Sam Pivnik (born Szmuel Pivnik; 1 September 1926, Będzin – 30 August 2017, London) was a Holocaust survivor, author and memoirist. He was the second son of Lajb Pivnik, a tailor, and Feigel Pivnik.
As a Jewish family, the Pivniks were forced to live in the Kamionka Ghetto in Będzin from early 1943, and on 6 August 1943 the family were deported to Auschwitz II-Birkenau. His parents, younger sister Chana and younger brothers Meir, Wolf and Josef, were murdered on arrival. His older sister Hendla survived for a brief period before she was sent to be gassed.

Pivnik was registered in the camp and tattooed with prisoner number 135913. After a period of approximately two weeks in the 'Quarantine' area of Birkenau, he was assigned to the Rampkommando where he worked unloading newly arrived trains after the prisoners had been taken away for entry to the camp or gassing. This gave him access to food and valuables from prisoners' luggage and he was able to use this to keep himself fed and to bribe Kapos, prisoner-overseers and trusties.

On 27 December 1943, Pivnik was admitted to the prisoner infirmary in the Quarantine area KL Auschwitz II-Birkenau, B IIa, Block 9, with suspected typhus. He says that he survived several 'selections' and on 11 January 1944 was admitted to the main prisoners' hospital at KL-Auschwitz II-Birkenau B IIf.

Following his recovery from typhus, Pivnik was selected for a work detail to go to KL Auschwitz III/Fürstengrube, a coal mine where he was assigned to the construction detail and appointed as a Vorarbeiter or overseer. He says that during his period at Auschwitz, he came to know both Otto Moll and Josef Mengele by sight.

On 19 January 1945 the camp at Fürstengrube was evacuated in the face of the advancing Red Army and prisoners who were fit enough to move were, initially, marched to a railhead at Gleiwitz. Many of those who were not fit were shot by SS guards led by SS-Oberscharführer Max Schmidt. After a nine-day rail journey in which the prisoners were given no additional rations, Pivnik's group arrived at KL Dora-Mittelbau on 28 January 1945.

He spent the next three months on construction work before he – together with approximately 200 other former Fürstengrube prisoners – were evacuated by barge along the River Elbe to Holstein in northern Germany. In Holstein, the prisoners were assigned to farm labour, with Pivnik himself sent to work at Schmidt's parents' farm at Neuglasau, Segeberg, Schleswig-Holstein.

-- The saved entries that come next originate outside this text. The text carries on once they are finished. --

[config.mk]
export PLATFORM = sky130hd
export DESIGN_NAME = clock_tap_tracker
export DESIGN_NICKNAME = d
export VERILOG_FILES = /design/src/rtl/clock_tap_tracker.sv
export SDC_FILE = /design/constraint.sdc
export NUM_CORES = 1
export LEC_CHECK = 0
export ABC_AREA = 1
export CORE_MARGIN = 4
export CORE_UTILIZATION = 50
export CTS_BUF_LIST = sky130_fd_sc_hd__clkbuf_4 sky130_fd_sc_hd__clkbuf_8
export CTS_CLUSTER_SIZE = 25
export DETAILED_ROUTE_END_ITERATION = 10
export PLACE_DENSITY = 0.71
export SLEW_MARGIN = 20
export SYNTH_ARGS = -nofsm -noshare
export SYNTH_HDL_FRONTEND = slang
export SYNTH_SLANG_ARGS = --single-unit
export TNS_END_PERCENT = 50
[constraint.sdc]
create_clock -name eclk -period 3.1 [get_ports eclk]
set_input_delay 0.465 -clock eclk [delete_from_list [all_inputs] [get_ports eclk]]
set_output_delay 0.465 -clock eclk [all_outputs]
set_load 0.1 [all_outputs]
[src/rtl/clock_tap_tracker.sv]
// clock_tap_tracker
// Closed-loop controller for the phi0 delay-line tap. Averages phase samples
// from clock_difference, steps the tap by +/-1 toward TARGET, and reports
// lock status. Manual up/down pulses override the loop at any time.
module clock_tap_tracker #(
  parameter int TAP_W       = 9,
  parameter int TAP_INITIAL = 50,
  parameter int TAP_MIN     = 0,
  parameter int TAP_MAX     = 499,
  parameter int TARGET      = 0,
  parameter int DEADBAND    = 2,
  parameter int AVG_LOG2    = 3,
  parameter int HOLDOFF     = 4,
  parameter int LOCK_COUNT  = 4
) (
  input  logic             eclk,
  input  logic             ereset,
  input  logic             auto_en,
  input  logic             diff_valid,
  input  logic [15:0]      diffticks,
  input  logic             man_up,
  input  logic             man_dn,
  output logic [TAP_W-1:0] tap,
  output logic             locked,
  output logic             tap_step,
  output logic [15:0]      avg_err
);

  localparam int ACC_W = 16 + AVG_LOG2;
  localparam int CNT_W = AVG_LOG2 + 1;

  localparam logic [CNT_W-1:0]  CNT_LAST_C = CNT_W'(2**AVG_LOG2 - 1);
  localparam logic [TAP_W-1:0]  TAP_INIT_C = TAP_W'(TAP_INITIAL);
  localparam logic [TAP_W-1:0]  TAP_MIN_C  = TAP_W'(TAP_MIN);
  localparam logic [TAP_W-1:0]  TAP_MAX_C  = TAP_W'(TAP_MAX);
  localparam logic [TAP_W-1:0]  TAP_ONE_C  = TAP_W'(1);
  localparam logic signed [16:0] TARGET_C  = 17'(TARGET);
  localparam logic signed [16:0] DB_POS_C  = 17'(DEADBAND);
  localparam logic signed [16:0] DB_NEG_C  = 17'(-DEADBAND);
  localparam logic [7:0]        HOLD_C     = 8'(HOLDOFF);
  localparam logic [7:0]        RUN_MAX_C  = 8'(LOCK_COUNT);

  typedef enum logic [1:0] {
    ST_HOLD  = 2'd0,
    ST_ACCUM = 2'd1,
    ST_EVAL  = 2'd2
  } state_t;

  // Saturate a 17-bit signed error to the 16-bit display range.
  function automatic logic [15:0] sat16(input logic signed [16:0] v);
    logic [15:0] r;
    if (v[16] != v[15]) begin
      r = v[16] ? 16'h8000 : 16'h7fff;
    end else begin
      r = v[15:0];
    end
    return r;
  endfunction

  state_t                   state_r,    state_s;
  logic [7:0]               hold_r,     hold_s;
  logic signed [ACC_W-1:0]  acc_r,      acc_s;
  logic [CNT_W-1:0]         cnt_r,      cnt_s;
  logic [7:0]               run_r,      run_s;
  logic [TAP_W-1:0]         tap_r,      tap_s;
  logic                     locked_r,   locked_s;
  logic                     tap_step_r, tap_step_s;
  logic [15:0]              avg_err_r,  avg_err_s;

  logic [ACC_W-1:0]         sample_ext_s;
  logic [15:0]              avg_s;
  logic signed [16:0]       err_s;
  logic                     want_up_s;
  logic                     want_dn_s;
  logic                     on_target_s;
  logic                     can_up_s;
  logic                     can_dn_s;

  // Datapath: sign-extended sample, floor average (arithmetic shift) and error.
  assign sample_ext_s = {{AVG_LOG2{diffticks[15]}}, diffticks};
  assign avg_s        = acc_r[AVG_LOG2 +: 16];
  assign err_s        = $signed({avg_s[15], avg_s}) - TARGET_C;
  assign want_up_s    = (err_s > DB_POS_C);
  assign want_dn_s    = (err_s < DB_NEG_C);
  assign on_target_s  = !want_up_s && !want_dn_s;
  assign can_up_s     = (tap_r < TAP_MAX_C);
  assign can_dn_s     = (tap_r > TAP_MIN_C);

  // Next-state and output logic: loop FSM first, manual pulses override last.
  always_comb begin
    state_s    = state_r;
    hold_s     = hold_r;
    acc_s      = acc_r;
    cnt_s      = cnt_r;
    run_s      = run_r;
    tap_s      = tap_r;
    locked_s   = locked_r;
    tap_step_s = 1'b0;
    avg_err_s  = avg_err_r;

    case (state_r)
      ST_HOLD: begin
        if (hold_r == 8'd0) begin
          state_s = ST_ACCUM;
          acc_s   = '0;
          cnt_s   = '0;
        end else if (diff_valid) begin
          hold_s = hold_r - 8'd1;
          if (hold_r == 8'd1) begin
            state_s = ST_ACCUM;
            acc_s   = '0;
            cnt_s   = '0;
          end else begin
            state_s = ST_HOLD;
          end
        end else begin
          state_s = ST_HOLD;
        end
      end

      ST_ACCUM: begin
        if (diff_valid) begin
          acc_s = acc_r + $signed(sample_ext_s);
          cnt_s = cnt_r + {{(CNT_W-1){1'b0}}, 1'b1};
          if (cnt_r == CNT_LAST_C) begin
            state_s = ST_EVAL;
          end else begin
            state_s = ST_ACCUM;
          end
        end else begin
          state_s = ST_ACCUM;
        end
      end

      ST_EVAL: begin
        avg_err_s = sat16(err_s);
        acc_s     = '0;
        cnt_s     = '0;
        if (auto_en && ((want_up_s && can_up_s) || (want_dn_s && can_dn_s))) begin
          // A step invalidates the running average; wait for the line to settle.
          tap_s      = want_up_s ? (tap_r + TAP_ONE_C) : (tap_r - TAP_ONE_C);
          tap_step_s = 1'b1;
          run_s      = 8'd0;
          locked_s   = 1'b0;
          hold_s     = HOLD_C;
          state_s    = ST_HOLD;
        end else if (on_target_s) begin
          run_s    = (run_r < RUN_MAX_C) ? (run_r + 8'd1) : run_r;
          locked_s = auto_en && (run_s >= RUN_MAX_C);
          state_s  = ST_ACCUM;
        end else begin
          // Off target but unable to step (bound or loop disabled).
          run_s    = 8'd0;
          locked_s = 1'b0;
          state_s  = ST_ACCUM;
        end
      end

      default: begin
        state_s = ST_HOLD;
        hold_s  = HOLD_C;
        acc_s   = '0;
        cnt_s   = '0;
      end
    endcase

    // Manual override: exactly one of up/down restarts the loop from HOLD.
    case ({man_up, man_dn})
      2'b10: begin
        if (can_up_s) begin
          tap_s      = tap_r + TAP_ONE_C;
          tap_step_s = 1'b1;
        end else begin
          tap_s      = tap_r;
          tap_step_s = 1'b0;
        end
        locked_s = 1'b0;
        run_s    = 8'd0;
        state_s  = ST_HOLD;
        hold_s   = HOLD_C;
        acc_s    = '0;
        cnt_s    = '0;
      end
      2'b01: begin
        if (can_dn_s) begin
          tap_s      = tap_r - TAP_ONE_C;
          tap_step_s = 1'b1;
        end else begin
          tap_s      = tap_r;
          tap_step_s = 1'b0;
        end
        locked_s = 1'b0;
        run_s    = 8'd0;
        state_s  = ST_HOLD;
        hold_s   = HOLD_C;
        acc_s    = '0;
        cnt_s    = '0;
      end
      default: begin
        locked_s = locked_s;
      end
    endcase
  end

  // State and output registers with synchronous reset.
  always_ff @(posedge eclk) begin
    if (ereset) begin
      state_r    <= ST_HOLD;
      hold_r     <= HOLD_C;
      acc_r      <= '0;
      cnt_r      <= '0;
      run_r      <= 8'd0;
      tap_r      <= TAP_INIT_C;
      locked_r   <= 1'b0;
      tap_step_r <= 1'b0;
      avg_err_r  <= 16'd0;
    end else begin
      state_r    <= state_s;
      hold_r     <= hold_s;
      acc_r      <= acc_s;
      cnt_r      <= cnt_s;
      run_r      <= run_s;
      tap_r      <= tap_s;
      locked_r   <= locked_s;
      tap_step_r <= tap_step_s;
      avg_err_r  <= avg_err_s;
    end
  end

  assign tap      = tap_r;
  assign locked   = locked_r;
  assign tap_step = tap_step_r;
  assign avg_err  = avg_err_r;

endmodule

At the beginning of May 1945, Pivnik and other former Fürstengrube prisoners, were marched to the port of Neustadt from where they were loaded, on 3 May 1945, aboard the former German cruise ship Cap Arcona which was being used as a prison ship for concentration camp inmates along with the Thielbek, Athen and Deutschland.

Within hours of Pivnik boarding, the flotilla was attacked by fighter-bombers of the Royal Air Force and both Cap Arcona and Thielbek were set on fire and sunk. As one of the last to board, Pivnik was on an upper deck and able to jump from the ship and eventually swim ashore. Out of approximately 7,000 prisoners on board the two ships, no more than 500 survived.

Pivnik was liberated by the British Army in Neustadt on 4 May 1945. Sam's memoir Survivor – Auschwitz, The Death March and My Fight for Freedom was published on 30 August 2012. He died exactly five years later in London on 30 August 2017, two days before his 91st birthday.